Ghost Buster's Buster


"And now by the power vested in me via form 376c, I hereby summon the spirit of Nathaniel Lee Gasp to appear before us," The Mayor read aloud. The sheet of 8 and a half by 11 inch paper she was holding caught fire and burned a deep black color until nothing was left of it but a pile of ash. From that ash grew the spectral shape of the defendant Nathaniel Gasp.

"Thank you Madame Mayor for presenting me the opportunity to speak on my own behalf."

"Of course Mr. Gasp. Please keep it to a tight two minutes."

"Love is a many splendid thing, madam mayor" he began, instantly launching into an obviously prepared speech. "As you can see from my stunning good looks, I died a young man." He appeared to be about 45, a hard lived 45 at that. "Too young to have known the many wonders of true love."

"Pish," muttered the widow Jenkins, before she was quickly silenced by a look from The Mayor.

"So, as you can imagine, I was always interested when a beautiful young woman came to live at the Jenkins' mansion, where I eternally reside. I would often hope that some lovely maiden might find herself befalling an accident similar to my own."

"Similar in what way Mr. Gasp?" asked The Mayor.

"Well, you know, a few women died at the mansion over the years, but it was always something dreadful, like being scalded, or thrown from a horse. I preferred a young lady unmarred by the physical blemishes one so often attains in death."

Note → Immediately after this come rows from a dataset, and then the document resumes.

From an optimization exercise on the open Yosys and OpenROAD flow, aimed at small area, a short achievable clock period and few clock cycles; shortcuts taken in it are not production practice.
Where RTL was checked, it was by simulation tests only, not by an equivalence proof against the original.
For run 1, only the layout was checked, not whether the RTL still works.
Power and IR drop assume default switching activity.

File: flow/run.sh
#!/bin/bash
# synth_recipe.tcl (not shown) runs the flow's synth.tcl, then flattens the netlist and writes it again
# the make line also repeats each setting of config.mk as NAME=value (left out here)
make -C /OpenROAD-flow-scripts/flow DESIGN_CONFIG=/design/flow/config.mk WORK_HOME=/design/flow/orfs CLKGATE_MAP_FILE= SYNTH_SCRIPT=/design/flow/synth_recipe.tcl finish
File: flow/config.mk
export PLATFORM = sky130hd
export DESIGN_NAME = sixel_encoder
export DESIGN_NICKNAME = sixel_encoder
export VERILOG_FILES = /design/flow/design.v
export SDC_FILE = /design/flow/constraint.sdc
export NUM_CORES = 4
export LEC_CHECK = 0
export CAP_MARGIN = 20
export CORE_MARGIN = 2
export CORE_UTILIZATION = 40
export SLEW_MARGIN = 20
File: flow/constraint.sdc
create_clock -name core_clock -period 13.0 [get_ports {clk}]
set_input_delay 2.6000 -clock core_clock [delete_from_list [all_inputs] [get_ports {clk}]]
set_output_delay 2.6000 -clock core_clock [all_outputs]
set_load 0.01 [all_outputs]
File: flow/design.v
module sixel_encoder (
    input  wire        clk,
    input  wire        rst,           
    input  wire        start,         
    input  wire [15:0] width,
    input  wire [15:0] height,
    input  wire [15:0] dbuf_base,
    input  wire [7:0]  ncols,
    output reg         busy,
    output reg         done,
    output reg  [2:0]  err_code,
    output reg         mem_req,
    output reg  [15:0] mem_addr,
    input  wire [7:0]  mem_rdata,
    output reg         out_valid,
    output reg  [7:0]  out_data,
    input  wire        out_ready
);
    localparam E_NONE    = 3'd0;
    localparam E_PRECOND = 3'd3;
    localparam E_BUS     = 3'd6;
    localparam E_CONFIG  = 3'd7;
    localparam RS_IDLE = 3'd0;
    localparam RS_CHK  = 3'd1;    
    localparam RS_RD   = 3'd2;    
    localparam RS_CAP  = 3'd3;    
    localparam RS_ADV  = 3'd4;    
    localparam RS_END  = 3'd5;    
    localparam E_IDLE  = 4'd0;
    localparam E_HASH  = 4'd1;    
    localparam E_PCD   = 4'd2;    
    localparam E_FIRST = 4'd3;    
    localparam E_ACC   = 4'd4;    
    localparam E_RUN   = 4'd5;    
    localparam E_RDIG  = 4'd6;    
    localparam E_RCH   = 4'd7;    
    localparam E_TERM  = 4'd8;    
    localparam E_FIN   = 4'd9;    
    reg [15:0] w_r;
    reg [7:0]  n_r;
    reg        w1;            
    reg [2:0]  rs;
    reg [15:0] band_base;     
    reg [15:0] rows_left;     
    reg        mb_r;          
    reg [2:0]  rl_r;          
    reg [15:0] col_rem;       
    reg        sl_r;          
    reg [2:0]  k;             
    reg        dir;           
    reg        col0;          
    reg        cend_r;        
    reg        cy;            
    reg [7:0]  pc;            
    reg        lp_r;          
    reg [1:0]  pch;           
    reg [3:0]  pct, pcu;
    reg        cq_res;        
    reg        v_d;
    reg [2:0]  k_d;
    reg        cend_d;
    reg        slast_d;
    reg [5:0]  mask;
    reg [5:0]  colq;
    reg        colq_v;
    reg        colq_l;        
    reg [3:0]  es;
    reg [5:0]  cur;
    reg [2:0]  d4;            
    reg [3:0]  d3, d2, d1, d0;
    reg [2:0]  di;
    reg        fin;
    wire       len_le3  = (d4 == 3'd0) && (d3 == 4'd0) && (d2 == 4'd0) &&
                          (d1 == 4'd0) && (d0[3:2] == 2'b00);
    wire [2:0] len_top  = (d4 != 3'd0) ? 3'd4 :
                          (d3 != 4'd0) ? 3'd3 :
                          (d2 != 4'd0) ? 3'd2 :
                          (d1 != 4'd0) ? 3'd1 : 3'd0;
    wire [2:0] pc_top   = (pch != 2'd0) ? 3'd2 : (pct != 4'd0) ? 3'd1 : 3'd0;
    wire       c0 = (d0 == 4'd9);
    wire       c1 = c0 && (d1 == 4'd9);
    wire       c2 = c1 && (d2 == 4'd9);
    wire       c3 = c2 && (d3 == 4'd9);
    wire [3:0] i0 = c0 ? 4'd0 : d0 + 4'd1;
    wire [3:0] i1 = c0 ? (c1 ? 4'd0 : d1 + 4'd1) : d1;
    wire [3:0] i2 = c1 ? (c2 ? 4'd0 : d2 + 4'd1) : d2;
    wire [3:0] i3 = c2 ? (c3 ? 4'd0 : d3 + 4'd1) : d3;
    wire [2:0] i4 = c3 ? d4 + 3'd1 : d4;
    reg [3:0] digit;
    always @(*) begin
        case (di)
            3'd4:    digit = {1'b0, d4};
            3'd3:    digit = d3;
            3'd2:    digit = d2;
            3'd1:    digit = d1;
            default: digit = d0;
        endcase
    end
    wire [7:0] sixchar = 8'h3F + {2'b00, cur};
    reg        s_valid;
    reg  [7:0] s_data;
    wire       o_free = !out_valid || out_ready;
    wire       room   = !s_valid;
    reg        emit;
    reg  [7:0] ebyte;
    always @(*) begin
        emit  = room;
        ebyte = sixchar;
        case (es)
            E_HASH:  ebyte = 8'h23;
            E_PCD:   ebyte = {4'h3, digit};
            E_RUN:   ebyte = len_le3 ? sixchar : 8'h21;
            E_RDIG:  ebyte = {4'h3, digit};
            E_RCH:   ebyte = sixchar;
            E_TERM:  ebyte = (pc == 8'd0) ? 8'h2D : 8'h24;
            default: emit  = 1'b0;
        endcase
    end
    wire consume = colq_v && (es == E_FIRST || (es == E_ACC && colq == cur)) ||
                   room && !fin && ((es == E_RUN && len_le3 && d0 == 4'd1) || es == E_RCH);
    wire       rd_any = (rs == RS_RD) || (rs == RS_ADV);
    wire       add_one = rd_any && cend_r;
    wire       add_neg = (rs == RS_RD) && !cend_r && dir;
    wire [15:0] opnd  = add_one ? 16'd0 : (add_neg ? ~w_r : w_r);
    wire [16:0] sum   = {1'b0, mem_addr} + {1'b0, opnd} + {16'd0, add_one | add_neg};
    wire       capnow  = lp_r && col0 && !dir && (k == 3'd5) && mb_r && !w_r[0];
    wire       can_res = w1 ? (!cq_res && es == E_FIRST) : (!cq_res || consume);
    wire [2:0] k_next  = dir ? (k - 3'd1) : (k + 3'd1);
    wire       kn_end  = dir ? (k_next == 3'd0) : (k_next == rl_r);
    wire       col_rem0 = (col_rem == 16'd0);
    wire       nb_more = (rows_left > 16'd12);
    wire [2:0] nb_rl   = nb_more ? 3'd5 : (rows_left[2:0] - 3'd7);
    wire       seg_odd = lp_r && w_r[0];
    always @(posedge clk) begin
        begin
            done <= 1'b0;
            v_d     <= mem_req;
            k_d     <= k;
            cend_d  <= mem_req && cend_r;
            slast_d <= sl_r;
            if (v_d) begin
                if (cend_d) begin
                    colq   <= mask | ({5'd0, mem_rdata == pc} << k_d);
                    colq_v <= 1'b1;
                    colq_l <= slast_d;
                    mask   <= 6'd0;
                    if (slast_d) begin
                        if (lp_r) begin
                            pc   <= 8'd0;
                            lp_r <= 1'b0;
                            pch  <= 2'd0;
                            pct  <= 4'd0;
                            pcu  <= 4'd0;
                        end else begin
                            pc   <= pc + 8'd1;
                            lp_r <= (pc + 8'd1 == n_r);
                            if (pcu == 4'd9) begin
                                pcu <= 4'd0;
                                if (pct == 4'd9) begin
                                    pct <= 4'd0;
                                    pch <= pch + 2'd1;
                                end else begin
                                    pct <= pct + 4'd1;
                                end
                            end else begin
                                pcu <= pcu + 4'd1;
                            end
                        end
                    end
                end else begin
                    mask   <= mask | ({5'd0, mem_rdata == pc} << k_d);
                end
            end
            case (rs)
                RS_IDLE: begin
                    w_r       <= width;
                    n_r       <= ncols;
                    rows_left <= height;
                    band_base <= dbuf_base;
                    mem_addr  <= dbuf_base;
                    col_rem   <= height;
                    cy        <= 1'b0;
                    if (start) begin
                        busy <= 1'b1;
                        rs   <= RS_CHK;
                    end
                end
                RS_CHK: begin
                    w1   <= (w_r == 16'd1);
                    mb_r <= (rows_left > 16'd6);
                    rl_r <= (rows_left > 16'd5) ? 3'd5 : (rows_left[2:0] - 3'd1);
                    if (n_r == 8'd0) begin
                        err_code <= E_PRECOND;
                        done     <= 1'b1;
                        busy     <= 1'b0;
                        rs       <= RS_IDLE;
                    end else if (w_r == 16'd0 || rows_left == 16'd0) begin
                        err_code <= E_CONFIG;
                        done     <= 1'b1;
                        busy     <= 1'b0;
                        rs       <= RS_IDLE;
                    end else if (cy && (!col_rem0 || mem_addr != 16'd0)) begin
                        err_code <= E_BUS;
                        done     <= 1'b1;
                        busy     <= 1'b0;
                        rs       <= RS_IDLE;
                    end else if (col_rem0) begin
                        err_code <= E_NONE;
                        mem_addr <= band_base;
                        col_rem  <= w_r;
                        sl_r     <= w1;
                        k        <= 3'd0;
                        dir      <= 1'b0;
                        col0     <= 1'b1;
                        cend_r   <= (rl_r == 3'd0);
                        pc       <= 8'd0;
                        lp_r     <= 1'b0;
                        pch      <= 2'd0;
                        pct      <= 4'd0;
                        pcu      <= 4'd0;
                        mem_req  <= !(w1 && rl_r == 3'd0);
                        mask     <= 6'd0;
                        rs       <= RS_RD;
                        es       <= E_HASH;
                    end else begin
                        mem_addr <= sum[15:0];
                        cy       <= sum[16];
                        col_rem  <= col_rem - 16'd1;
                    end
                end
                RS_RD: begin
                    if (mem_req && capnow) begin
                        mem_req <= 1'b0;
                        cq_res  <= 1'b1;
                        rs      <= RS_CAP;
                    end else if (mem_req) begin
                        if (!cend_r) begin
                            mem_addr <= sum[15:0];
                            k        <= k_next;
                            cend_r   <= kn_end;
                            mem_req  <= !kn_end || can_res;
                        end else begin
                            cq_res <= 1'b1;
                            if (!sl_r) begin
                                mem_addr <= sum[15:0];
                                col_rem  <= col_rem - 16'd1;
                                sl_r     <= (col_rem == 16'd2);
                                dir      <= ~dir;
                                col0     <= 1'b0;
                                cend_r   <= (rl_r == 3'd0);
                                mem_req  <= (rl_r != 3'd0);
                            end else if (lp_r && !mb_r) begin
                                mem_req <= 1'b0;
                                rs      <= RS_END;
                            end else begin
                                mem_addr <= seg_odd ? sum[15:0] : band_base;
                                if (seg_odd) band_base <= sum[15:0];
                                col_rem  <= w_r;
                                sl_r     <= w1;
                                k        <= 3'd0;
                                dir      <= 1'b0;
                                col0     <= 1'b1;
                                if (lp_r) begin
                                    rows_left <= rows_left - 16'd6;
                                    mb_r      <= nb_more;
                                    rl_r      <= nb_rl;
                                    cend_r    <= (nb_rl == 3'd0);
                                    mem_req   <= (nb_rl != 3'd0);
                                end else begin
                                    cend_r    <= (rl_r == 3'd0);
                                    mem_req   <= (rl_r != 3'd0);
                                end
                            end
                        end
                    end else begin
                        mem_req <= !cend_r || can_res;
                    end
                end
                RS_CAP: begin
                    band_base <= sum[15:0];
                    rs        <= RS_ADV;
                end
                RS_ADV: begin
                    mem_addr <= sum[15:0];
                    col_rem  <= col_rem - 16'd1;
                    sl_r     <= (col_rem == 16'd2);
                    dir      <= 1'b1;
                    col0     <= 1'b0;
                    cend_r   <= 1'b0;
                    mem_req  <= 1'b1;
                    rs       <= RS_RD;
                end
                default: ;
            endcase
            if (room) begin
                case (es)
                    E_HASH: begin
                        {d4, d3, d2, d1, d0} <= {3'd0, 4'd0, 2'd0, pch, pct, pcu};
                        di <= pc_top;
                        es <= E_PCD;
                    end
                    E_PCD: begin
                        di <= di - 3'd1;
                        if (di == 3'd0) es <= E_FIRST;
                    end
                    E_RUN: begin
                        if (len_le3) begin
                            d0 <= d0 - 4'd1;
                            if (d0 == 4'd1) begin
                                if (fin) begin
                                    es <= E_TERM;
                                end else begin
                                    cur <= colq;
                                    {d4, d3, d2, d1, d0} <= 19'd1;
                                    fin <= colq_l;
                                    es  <= colq_l ? E_RUN : E_ACC;
                                end
                            end
                        end else begin
                            di <= len_top;
                            es <= E_RDIG;
                        end
                    end
                    E_RDIG: begin
                        di <= di - 3'd1;
                        if (di == 3'd0) es <= E_RCH;
                    end
                    E_RCH: begin
                        if (fin) begin
                            es <= E_TERM;
                        end else begin
                            cur <= colq;
                            {d4, d3, d2, d1, d0} <= 19'd1;
                            fin <= colq_l;
                            es  <= colq_l ? E_RUN : E_ACC;
                        end
                    end
                    E_TERM: es <= (rs == RS_END) ? E_FIN : E_HASH;
                    default: ;
                endcase
            end
            case (es)
                E_FIRST: begin
                    if (colq_v) begin
                        cur <= colq;
                        {d4, d3, d2, d1, d0} <= 19'd1;
                        fin <= colq_l;
                        es  <= colq_l ? E_RUN : E_ACC;
                    end
                end
                E_ACC: begin
                    if (colq_v) begin
                        if (colq == cur) begin
                            {d4, d3, d2, d1, d0} <= {i4, i3, i2, i1, i0};
                            if (colq_l) begin
                                fin <= 1'b1;
                                es  <= E_RUN;
                            end
                        end else begin
                            fin <= 1'b0;
                            es  <= E_RUN;
                        end
                    end
                end
                E_FIN: begin
                    if (o_free && !s_valid) begin
                        done <= 1'b1;
                        busy <= 1'b0;
                        rs   <= RS_IDLE;
                        es   <= E_IDLE;
                    end
                end
                default: ;
            endcase
            if (o_free) begin
                out_valid <= s_valid || emit;
                out_data  <= s_valid ? s_data : ebyte;
                s_valid   <= 1'b0;
            end else if (emit) begin
                s_valid <= 1'b1;
                s_data  <= ebyte;
            end
            if (consume) begin
                colq_v <= 1'b0;
                cq_res <= 1'b0;
            end
        end
        if (rst) begin
            rs        <= RS_IDLE;
            es        <= E_IDLE;
            busy      <= 1'b0;
            done      <= 1'b0;
            mem_req   <= 1'b0;
            out_valid <= 1'b0;
            s_valid   <= 1'b0;
            cq_res    <= 1'b0;
            colq_v    <= 1'b0;
            v_d       <= 1'b0;
            cend_d    <= 1'b0;
        end
    end
endmodule
==> key figures, run 1 <==
Clocking
  – Hold Buf Count CTS: 0
  – Clock root buffer: clkbuf_16
  – Clk buf depth: 2
  – H-tree lvl count: 4
  – Postcts setup bufs: 0
  – Clock transition at path regs: ~0.080 ns
  – TritonCTS clock tree: yes
  – # resized after CTS: 0
  – Worst-Skew Late Latency: around 0.45 ns
  – Clock Sinks: 199
  – TritonCTS Buffers: 17

GRT
  – Pin count of the biggest net entering global routing: 49
  – Vias in the first global route: 9716
  – GRT Util Overall: 20.4%
  – Initial antenna violation count: 0
  – Global route overflow: 0
  – First-pass GRT wire length: roughly 51000 um

Synthesis
  – Synthesized net count: 1420
  – Mapped Cells: approximately 1300
  – Adder-cell share of the synthesized area: under 10%
  – Top_reg_cell synth: edfxtp_1
  – Number of enable flip-flop cells after synthesis: 143
  – Largest family of logic cells by synthesized area: simple AND/OR/NAND/NOR gates
  – Seq/Total Area, Yosys: between 40% and 50%
  – Post-synth top area share: between 30% and 40%
  – XOR/XNOR Fraction of Synth Area: under 10%
  – Syn Area/Cell: approximately 9.4 um^2
  – Synth Register Bits: about 200
  – Fraction of registers with async set/reset: 0%
  – Mux contribution to synthesized area: around 2.3%
  – Synth Area in Compound Gates: 17.6%
  – Synth unique cells: 90
  – Synth area leader: edfxtp_1
  – Yosys warns: 1
  – Post-synth design cell area: ~12000 um^2
  – Synth area leaders: edfxtp_1 (35%), dfxtp_1 (9.1%), ha_1 (5.3%), nor2_1 (4.3%), o21ai_0 (3.8%)
  – Post-Synth Simple-Gate Area: 19.8%

Routing
  – Residual DRC: 0
  – Vias: between 10000 and 15000
  – Initial DRC count: between 700 and 800
  – Initial DRT Pass Iterations: 8
  – DRT Wirelength: 32300 um
  – Routed len/inst: between 15 and 20 um
  – Routed Antenna Nets: 0
  – Vias per Instance: ~5.6

Setup path
  – Worst Path Arrival: 4.95 ns
  – Startpoint types: flop
  – Critical Path RT: approximately 13 ns
  – Max FO, Critical Path: 17
  – Worst setup EP type: flop
  – Crit Path Class: reg -> reg

Finish
  – Share of post-route cells with drive strength above 1: 7.09%
  – Ant. Diodes: 0
  – Commonest non-fill, non-tap cell in the layout: edfxtp_1
  – Fin nets: approximately 1500
  – Most frequent cells in the layout: edfxtp_1 (143), nor2_1 (139), nand2_1 (121)
  – Area Overhead vs Synth: 15.7%

Timing
  – Setup-failing EPs final: 0
  – Slew Limit Headroom: about a third
  – Final hold vios: 0
  – Part of the cycle the worst path needs: approximately 37%
  – F_max: around 210 MHz
  – Clk_skew: 0.0156 ns
  – Final slew viol count: 0
  – Fin Setup TNS: 0 ns
  – Tmin final: around 4.7 ns
  – Slew @ Worst Pin: around 1 ns
  – RSZ-0062 raised after global routing: no

Power and ir drop
  – Int Power: 0.00118 W
  – LEAKAGE: between 5 and 6 nW
  – Seq pwr share: between 40% and 50%
  – PnR Total Power: between 0.0015 and 0.002 W
  – Switching power: 0.000542 W
  – P per Cell Area: 121 nW/um^2
  – Switching part of the total power: between 30% and 40%
  – Worst ir drop on vdd: 0.0000711 V
  – Clk pwr share: approximately a third
  – Combinational share of power: a little over a fifth

Die
  – Chip Width: between 150 and 200 um
  – Initial Utilization: 40.4%
  – Area of the core: slightly above 30000 um^2
  – Die Y: ~180 um
  – Die ar.: between 30000 and 40000 um^2
  – Rows: 64
  – Ports: 99

Placed design
  – Post-detail-place hpwl: ~24000 um
  – Buffers on Ports: 97
  – RD Place Congestion: about 0.9

Status
  – Outcome: complete, no violations

Flow run
  – Maxcap violations: 0

Min path
  – Min-Delay Path Class: reg -> reg
==> per-layer routing <==
layer	part of all wire (%)	GRT usage [%]
met1	45	27.0
met2	49	34.4
met3	4.0	2.80
met4	2.3	7.08
met5	0	0
==> cell type report <==
cell class                      instances  area (um^2)
Clock buffer                           17          425
Fill cell                            2832        16200
Clock inverter                         15          171
Sequential cell                       199         5420
Tap cell                              396          495
Timing Repair Buffer                  110         1070
Multi-Input combinational cell        984         6390
Inverter                               57          214
==> path summary, 6_finish.rpt <==
path	from	slack, ns	cells after the start	endpoint
worst min register to register	slast_d$_DFF_P_	0.48	0	colq_l$_DFFE_PP_
worst max-delay path	rs[2]$_SDFF_PP0_	8.25	14	mem_addr[10]$_DFFE_PP_
worst max register to register	rs[2]$_SDFF_PP0_	8.25	14	mem_addr[10]$_DFFE_PP_
worst min-delay path	slast_d$_DFF_P_	0.48	0	colq_l$_DFFE_PP_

"So, I hoped and wished for a bout of scarlet fever that would leave any young woman merely with an attractive blush in the afterlife, or a bout of dysentery, perhaps a light poisoning, anything of the internal nature really. Until recently, when the widow Jenkins' daughter Lillian turned 18 and I decided I could not wait but a moment more for my chance at love. So I pushed her off the balcony, lovingly. Then, I tenderly dropped a chandelier on her. Finally, I caressed her salad with strawberries, which I know she's allergic to."

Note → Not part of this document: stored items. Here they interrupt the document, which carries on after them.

Source: an optimization exercise on an open RTL-to-GDS flow (aim: small area, a short achievable clock period and few clock cycles). Production flows keep margins and buffers that such runs may drop.
Only simulation tests tie the RTL to the original design; equivalence was not proved.
Power figures rest on the tool's default switching activity, not on a simulated workload.

// csb
module csb (
    input  wire        clk,
    input  wire        rst,                
    input  wire        lockstep_strict,    
    input  wire        req_valid,
    output wire        req_ready,
    input  wire [31:0] req_word,
    output reg         rsp_valid,
    output reg  [2:0]  rsp_code,
    output reg  [15:0] rsp_data,
    output reg         mem_valid,
    output reg         mem_we,
    output wire [1:0]  mem_dev,
    output reg  [15:0] mem_addr,
    output wire [7:0]  mem_wdata,
    input  wire        mem_ready,
    input  wire [7:0]  mem_rdata,
    output wire        ntf_valid,
    output wire [1:0]  ntf_ext,
    output wire [4:0]  ntf_kind,
    output wire        ntf_level,
    output wire        log_valid,
    output wire [1:0]  log_inst,
    output wire [4:0]  log_kind,
    output wire        log_level
);
    localparam [17:0] L_RELOAD = 18'h00001;
    localparam [17:0] L_T1     = 18'h0C3E5;
    localparam [17:0] L_T2     = 18'h261F2;
    localparam [17:0] L_M1     = 18'h3D375;
    localparam [17:0] L_M2     = 18'h3E9BA;
    localparam [4:0] K_IRQ  = 5'd1;
    localparam [4:0] K_NMI  = 5'd2;
    localparam [4:0] K_RDY  = 5'd3;
    localparam [4:0] K_BA   = 5'd5;
    localparam [4:0] K_CNT  = 5'd7;
    localparam [4:0] K_TOD  = 5'd8;
    localparam [4:0] K_FLAG = 5'd9;
    localparam [4:0] K_DMA  = 5'd17;
    localparam [5:0] OP_ANNOUNCE = 6'h01, OP_WAIT    = 6'h02, OP_RELEASE = 6'h03,
                     OP_ALLFIN   = 6'h04, OP_START   = 6'h08, OP_STOP    = 6'h09,
                     OP_TICK     = 6'h0A, OP_SETRATE = 6'h0B, OP_GETRATE = 6'h0C,
                     OP_TODREG   = 6'h0D, OP_STORE   = 6'h10, OP_LOAD    = 6'h11,
                     OP_ISINIT   = 6'h12, OP_SETCPU  = 6'h13, OP_SETVIC  = 6'h14,
  ...
Size in the first run: ~110 I/O pins.
export LEC_CHECK = 0
export ABC_AREA = 1
export CAP_MARGIN = 20
export CORE_MARGIN = 2
export CORE_UTILIZATION = 65
export CTS_CLUSTER_DIAMETER = 80
export CTS_CLUSTER_SIZE = 25
export PLACE_DENSITY = 0.8
export SETUP_SLACK_MARGIN = 4.5
export SLEW_MARGIN = 20
create_clock -name core_clock -period 7.0 [get_ports {clk}]
standard.sh (not shown) runs the stock make flow with config.mk's settings and CLKGATE_MAP_FILE= SYNTH_SCRIPT=/design/flow/synth_recipe.tcl, a recipe that flattens the netlist after the stock synthesis.
==> flow/flow/run.sh <==
#!/bin/bash
# The standard layout (standard.sh), with the port buffers that buffer_ports
# inserts made from buf_1 cells instead of the delay cells it picks by default.
export BUFFER_PORTS_ARGS="-buffer_cell sky130_fd_sc_hd__buf_1"
bash standard.sh > standard.log 2>&1
The first run completed with no timing, DRC or antenna violations.
Testbench counts at the start, summed over its fixed seeds: cycles 30,417.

"So you killed the widow Jenkins' daughter and that's how we ended up in this situation?" The Mayor asked.

"No, no, indeed. For you see, my Lillian has a constitution stronger than most mortal women and she walked away from each incident unscathed."

"That's not true!" cried the widow Jenkins. "The strawberries made her itchy. She was very uncomfortable."

"So that's why we're in this situation. Your daughter was made itchy?" asked The Mayor.

"No mother can stand to see her daughter in discomfort madam mayor. What else can I say? There was something strange in my neighborhood so I called the Ghostbusters."

"BOOOOOO!" shouted the townspeople, this evening, an audience of about 40% ghosts.

"Ghosts are a valued group in our community Mrs. Jenkins. We can't have these men here just busting them willy nilly. Why, my very own hairdresser Sheer-eye Sheila was on her way to work this morning when BAM she was busted."

"I understand, Madam Mayor." Mrs. Jenkins said.

"Good, I certainly must insist you don't make this mistake again. However, I agree with you that this ghost is awful and should be disposed of. Jerry please see to it immediately. Then call in the Ghost Buster Busters to clean up Mrs. Jenkins' mess. Mrs. Jenkins you will pay the Ghost Buster Busters' fee of $375 dollars and one sentient ventriloquist dummy."

Mrs. Jenkins nodded and the next piece of business was hastily addressed.